Mike Jempson, Director of The PressWise Trust, writes:
We welcome endorsement from editors like Gerald Isaaman and Jock Gallagher for the view PressWise has held for years. The Press Complaints Commission should be replaced by a genuinely independent body that defends press freedom and the public’s right to accurate information by adjudicating on complaints promptly and fairly, and imposing sanctions when appropriate.
The City Slickers share dealing scandal at The Mirror did journalism a great disservice. That Piers Morgan remains in post as editor demonstrates yet again that the business interests of the publisher override respect for the public or self-regulation.
Lord Wakeham may trumpet the PCC’s ability to provide ‘a free and easy, accessible system of self regulation’ but while he was busy on government business reforming the House of Lords, one of his many other jobs, Morgan was presiding over a paper where the much-vaunted Code of Practice was receiving short shrift. Yet when The Mirror unfairly accused the journalist Greg Pallast of being a ‘liar’ and a ‘sex pest’ after he exposed Labour’s cash for influence (Dollygate) scandal, the PCC caved in to pressure from the paper’s lawyers and refused to adjudicate the complaint. The London Evening Standard had already apologised and paid damages for repeating The Mirror‘s trumped-up story, but the PCC insisted that Pallast should sue. As a US citizen he would have had to underwrite legal action in advance, making it impossible for him to clear his name.
More recently the PCC let the News of the World off the hook over an inaccurate and damaging story generated in London about an Irish woman living in England, simply because the story appeared only in the Irish slip edition. Hardly the act of a body concerned to prove that it works well for ordinary people.

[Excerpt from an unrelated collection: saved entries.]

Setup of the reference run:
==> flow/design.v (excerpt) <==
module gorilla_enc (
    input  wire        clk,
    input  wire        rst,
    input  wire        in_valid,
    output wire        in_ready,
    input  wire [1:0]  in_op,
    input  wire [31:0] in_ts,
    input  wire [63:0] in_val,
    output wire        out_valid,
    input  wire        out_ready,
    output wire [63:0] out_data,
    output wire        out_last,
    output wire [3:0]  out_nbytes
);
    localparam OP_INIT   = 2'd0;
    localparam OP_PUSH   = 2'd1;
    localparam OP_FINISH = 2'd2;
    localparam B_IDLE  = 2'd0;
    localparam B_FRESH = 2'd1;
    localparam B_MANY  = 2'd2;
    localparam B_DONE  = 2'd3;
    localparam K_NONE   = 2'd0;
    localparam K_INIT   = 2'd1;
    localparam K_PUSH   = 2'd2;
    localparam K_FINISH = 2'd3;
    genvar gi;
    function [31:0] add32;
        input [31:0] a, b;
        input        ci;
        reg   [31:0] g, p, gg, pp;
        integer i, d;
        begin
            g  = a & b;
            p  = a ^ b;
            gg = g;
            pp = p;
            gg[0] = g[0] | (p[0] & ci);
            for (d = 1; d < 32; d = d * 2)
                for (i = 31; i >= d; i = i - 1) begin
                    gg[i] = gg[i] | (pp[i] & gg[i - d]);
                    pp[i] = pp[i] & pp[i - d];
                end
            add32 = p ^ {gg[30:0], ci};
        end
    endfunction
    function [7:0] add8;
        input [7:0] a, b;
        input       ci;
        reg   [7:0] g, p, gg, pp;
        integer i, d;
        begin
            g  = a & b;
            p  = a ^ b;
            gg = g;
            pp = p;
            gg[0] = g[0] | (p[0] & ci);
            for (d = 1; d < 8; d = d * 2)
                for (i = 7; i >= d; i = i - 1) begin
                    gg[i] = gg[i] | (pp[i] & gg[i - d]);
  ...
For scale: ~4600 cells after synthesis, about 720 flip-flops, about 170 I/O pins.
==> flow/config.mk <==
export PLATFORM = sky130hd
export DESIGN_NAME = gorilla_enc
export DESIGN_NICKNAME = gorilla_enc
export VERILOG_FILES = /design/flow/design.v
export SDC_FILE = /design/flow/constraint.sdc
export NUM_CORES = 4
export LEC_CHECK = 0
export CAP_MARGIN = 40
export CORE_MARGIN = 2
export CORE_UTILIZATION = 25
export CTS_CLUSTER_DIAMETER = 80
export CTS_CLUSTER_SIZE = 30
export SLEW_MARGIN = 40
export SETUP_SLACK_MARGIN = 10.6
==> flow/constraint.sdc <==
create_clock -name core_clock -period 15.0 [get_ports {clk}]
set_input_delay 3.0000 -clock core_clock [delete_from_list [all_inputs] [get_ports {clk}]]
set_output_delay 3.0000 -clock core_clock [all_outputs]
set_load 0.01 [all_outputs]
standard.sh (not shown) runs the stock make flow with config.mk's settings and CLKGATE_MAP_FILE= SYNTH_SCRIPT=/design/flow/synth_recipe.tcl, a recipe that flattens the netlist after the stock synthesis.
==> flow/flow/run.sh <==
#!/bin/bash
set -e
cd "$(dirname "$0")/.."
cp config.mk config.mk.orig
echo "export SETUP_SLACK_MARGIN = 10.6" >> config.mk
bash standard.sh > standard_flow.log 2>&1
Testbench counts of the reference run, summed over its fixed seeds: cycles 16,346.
What follows belongs to an exercise in optimizing a design on an open flow for small area, a short achievable clock period and few clock cycles; a production flow would make more cautious choices.
At most, simulation tests tie the RTL to the original design; equivalence was not proved.
Power figures rest on the tool's default switching activity, not on a simulated workload.

==> flow/design.v <==
module bp_unpack (
    input  wire         clk,
    input  wire         rst,
    input  wire         blk_valid,
    output wire         blk_ready,
    input  wire [5:0]   blk_width,
    input  wire         blk_first,
    input  wire         in_valid,
    output wire         in_ready,
    input  wire [127:0] in_data,
    output reg          out_valid,
    input  wire         out_ready,
    output reg  [127:0] out_data
);
    reg        pv;         
    reg [5:0]  pw;
    reg        pf;
    reg        busy;       
    reg [5:0]  width;      
    reg        wz;         
    reg [4:0]  grp;        
    reg [4:0]  s;          
    reg [5:0]  e;          
    reg        strad;      
    reg        cons;       
    reg        zf;         
    reg        rv;         
    reg        irx, iry;   
    reg [127:0] R;         
    reg         dv;        
    reg         dz;        
    reg [127:0] D;         
    wire adv  = !out_valid || out_ready;
    wire step = busy && adv && (wz || (rv && (!strad || in_valid)));
    wire last = step && (grp == 5'd31);
    wire take = pv && (!busy || last);
    assign blk_ready = !pv;
    assign in_ready  = iry || (irx && out_ready);
    wire rv_n   = (in_valid && in_ready) || (rv && !(step && cons));
    wire busy_n = take || (busy && !last);
    wire cons_n = take ? (pw == 6'd32) : (step ? e_nx[5] : cons);
    wire ov_n   = adv ? dv : out_valid;
    wire [5:0] e_nx = {1'b0, e[4:0]} + width;
    wire [31:0] mask;
    genvar k;
    generate
        for (k = 0; k < 32; k = k + 1) begin : mk
            assign mask[k] = (width > k);
        end
    endgenerate
    wire [127:0] fld;
    wire [127:0] value;
    genvar j;
    generate
        for (j = 0; j < 4; j = j + 1) begin : lane
            wire [62:0] win = {in_data[32*j +: 31], R[32*j +: 32]};
            reg  [38:0] l1;
            reg  [32:0] l2;
            reg  [31:0] l3;
            integer i;
            always @* begin
                for (i = 0; i < 39; i = i + 1)
                    case (s[4:3])
                        2'd0: l1[i] = win[i];
                        2'd1: l1[i] = win[i + 8];
                        2'd2: l1[i] = win[i + 16];
                        default: l1[i] = win[i + 24];
                    endcase
                for (i = 0; i < 33; i = i + 1)
                    case (s[2:1])
                        2'd0: l2[i] = l1[i];
                        2'd1: l2[i] = l1[i + 2];
                        2'd2: l2[i] = l1[i + 4];
                        default: l2[i] = l1[i + 6];
                    endcase
                for (i = 0; i < 32; i = i + 1)
                    l3[i] = s[0] ? l2[i + 1] : l2[i];
            end
            assign fld[32*j +: 32] = l3 & mask;
            wire [31:0] off = out_data[32*j +: 32];
            assign value[32*j +: 32] = dz ? D[32*j +: 32] : D[32*j +: 32] + off;
        end
    endgenerate
    always @(posedge clk) begin
        if (in_valid && in_ready)
            R <= in_data;
    end
    always @(posedge clk) begin
        if (rst) begin
            busy      <= 1'b0;
            width     <= 6'd0;
            wz        <= 1'b1;
            grp       <= 5'd0;
            s         <= 5'd0;
            e         <= 6'd0;
            strad     <= 1'b0;
            cons      <= 1'b0;
            zf        <= 1'b0;
            rv        <= 1'b0;
            irx       <= 1'b0;
            iry       <= 1'b1;
            pv        <= 1'b0;
            dv        <= 1'b0;
            out_valid <= 1'b0;
        end else begin
            rv  <= rv_n;
            irx <= busy_n && cons_n;
            iry <= !rv_n || (busy_n && cons_n && !ov_n);
            if (blk_valid && blk_ready) begin
                pv <= 1'b1;
                pw <= blk_width;
                pf <= blk_first;
            end else if (take) begin
                pv <= 1'b0;
            end
            if (take) begin
                busy  <= 1'b1;
                width <= pw;
                wz    <= (pw == 6'd0);
                grp   <= 5'd0;
                s     <= 5'd0;
                e     <= pw;
                strad <= 1'b0;
                cons  <= (pw == 6'd32);
                zf    <= pf;
            end else if (step) begin
                grp   <= grp + 5'd1;
                s     <= e[4:0];
                e     <= e_nx;
                strad <= e_nx[5] && (e_nx[4:0] != 5'd0);
                cons  <= e_nx[5];
                zf    <= 1'b0;
                if (last)
                    busy <= 1'b0;
            end
            if (adv) begin
                dv        <= step;
                out_valid <= dv;
            end
        end
    end
    always @(posedge clk) begin
        if (adv) begin
            D  <= fld;
            dz <= zf;
        end
        if (adv && dv)
            out_data <= value;
    end
endmodule
make LEC_CHECK=0 CAP_MARGIN=20 CORE_MARGIN=2 CORE_UTILIZATION=50 SETUP_SLACK_MARGIN=3.6 SLEW_MARGIN=20 finish   # period 7.0 ns
run.sh (not shown) runs the stock make flow with config.mk's settings and CLKGATE_MAP_FILE= SYNTH_SCRIPT=/design/flow/synth_recipe.tcl, a recipe that flattens the netlist after the stock synthesis.
Testbench counts at the start, summed over its fixed seeds: cycles 16,416.
==> next run, changes <==
--- a/flow/design.v
+++ b/flow/design.v
@@ -21,10 +21,8 @@
     reg [4:0]  grp;        
     reg [4:0]  s;          
-    reg [5:0]  e;          
     reg        strad;      
     reg        cons;       
     reg        zf;         
     reg        rv;         
-    reg        irx, iry;   
     reg [127:0] R;         
     reg         dv;        
@@ -36,10 +34,7 @@
     wire take = pv && (!busy || last);
     assign blk_ready = !pv;
-    assign in_ready  = iry || (irx && out_ready);
-    wire rv_n   = (in_valid && in_ready) || (rv && !(step && cons));
-    wire busy_n = take || (busy && !last);
-    wire cons_n = take ? (pw == 6'd32) : (step ? e_nx[5] : cons);
-    wire ov_n   = adv ? dv : out_valid;
-    wire [5:0] e_nx = {1'b0, e[4:0]} + width;
+    assign in_ready  = !rv || (busy && adv && cons);
+    wire [4:0] s_nx = s + width[4:0];
+    wire [6:0] t_nx = {2'b0, s_nx} + {1'b0, width};
     wire [31:0] mask;
     genvar k;
@@ -51,4 +46,26 @@
     wire [127:0] fld;
     wire [127:0] value;
+    function [31:0] add32;
+        input [31:0] a, b;
+        reg [31:0] g, p;
+        integer i, l;
+        begin
+            g = a & b;
+            p = a ^ b;
+            for (l = 0; l < 5; l = l + 1)
+                for (i = 0; i < 32; i = i + 1)
+                    if ((i % (2 << l)) == (2 << l) - 1) begin
+                        g[i] = g[i] | (p[i] & g[i - (1 << l)]);
+                        p[i] = p[i] & p[i - (1 << l)];
+                    end
+            for (l = 3; l >= 0; l = l - 1)
+                for (i = 0; i < 32; i = i + 1)
+                    if (i >= (3 << l) - 1 && (i % (2 << l)) == (1 << l) - 1) begin
+                        g[i] = g[i] | (p[i] & g[i - (1 << l)]);
+                        p[i] = p[i] & p[i - (1 << l)];
+                    end
+            add32 = a ^ b ^ {g[30:0], 1'b0};
+        end
+    endfunction
     genvar j;
     generate
@@ -79,5 +96,5 @@
             assign fld[32*j +: 32] = l3 & mask;
             wire [31:0] off = out_data[32*j +: 32];
-            assign value[32*j +: 32] = dz ? D[32*j +: 32] : D[32*j +: 32] + off;
+            assign value[32*j +: 32] = dz ? D[32*j +: 32] : add32(D[32*j +: 32], off);
         end
     endgenerate
@@ -93,18 +110,16 @@
             grp       <= 5'd0;
             s         <= 5'd0;
-            e         <= 6'd0;
             strad     <= 1'b0;
             cons      <= 1'b0;
             zf        <= 1'b0;
             rv        <= 1'b0;
-            irx       <= 1'b0;
-            iry       <= 1'b1;
             pv        <= 1'b0;
             dv        <= 1'b0;
             out_valid <= 1'b0;
         end else begin
-            rv  <= rv_n;
-            irx <= busy_n && cons_n;
-            iry <= !rv_n || (busy_n && cons_n && !ov_n);
+            if (in_valid && in_ready)
+                rv <= 1'b1;
+            else if (step && cons)
+                rv <= 1'b0;
             if (blk_valid && blk_ready) begin
                 pv <= 1'b1;
@@ -120,5 +135,4 @@
                 grp   <= 5'd0;
                 s     <= 5'd0;
-                e     <= pw;
                 strad <= 1'b0;
                 cons  <= (pw == 6'd32);
@@ -126,8 +140,7 @@
             end else if (step) begin
                 grp   <= grp + 5'd1;
-                s     <= e[4:0];
-                e     <= e_nx;
-                strad <= e_nx[5] && (e_nx[4:0] != 5'd0);
-                cons  <= e_nx[5];
+                s     <= s_nx;
+                strad <= (t_nx > 7'd32);
+                cons  <= (t_nx >= 7'd32) && !wz;
                 zf    <= 1'b0;
                 if (last)
@@ -141,5 +154,5 @@
     end
     always @(posedge clk) begin
-        if (adv) begin
+        if (step) begin
             D  <= fld;
             dz <= zf;
Setup slack got worse by 0.17 ns. Hold slack got worse by 0.011 ns. Power went down slightly. First-iteration DRC count goes down by about a fifth. Count of clock-buffer cells in the layout shrinks by 7. Routed wire length goes down by roughly a tenth. Synthesized cell count shrinks by about a fifth. Design area shrinks by a few percent. Clock skew fell by 0.011 ns. Critical path depth came out higher by 11. Via count falls by about a fifth.
The RTL of the second run of this note was laid out without a check of its function.

## separate check: timing with driven ports
How much do the figures lean on ideal ports? The routed layouts below were timed once more, with nothing changed but the port constraints. Step 1: set_driving_cell puts a clkbuf_16 on clk and a buf_2 on each other input, an assumption about the parent block. Step 2 times the ports against the registers' clock, not the clock port: input delays grow and output delays shrink by t, the midpoint of the rising clock arrivals with the driver on. a / b / c = ideal / step 1 / step 2; a / b = the first two.
run	t, ns	slack for setup (ns)	hold slack, ns
the first run	0.661	3.642 / 3.613 / 3.281	0.458 / 0.458 / 0.458
the second run	0.661	3.472 / 3.472 / 3.125	0.447 / 0.447 / 0.447
After both steps setup and hold are still met in every run listed. The setup slack of the first run, which loses most, moves by -0.029 ns with the drivers and by -0.361 ns with both steps.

Many cases take far longer than 40 days to resolve, and PressWise has long since given up on the PCC as a useful means of gaining redress. We look forward to a fresh, rights-based approach to media regulation in the government’s promised Communications Bill next year. Is it a vain hope that editors will give this the same kind of welcome accorded to the overhaul of self-regulation in other professions, such as police and doctors?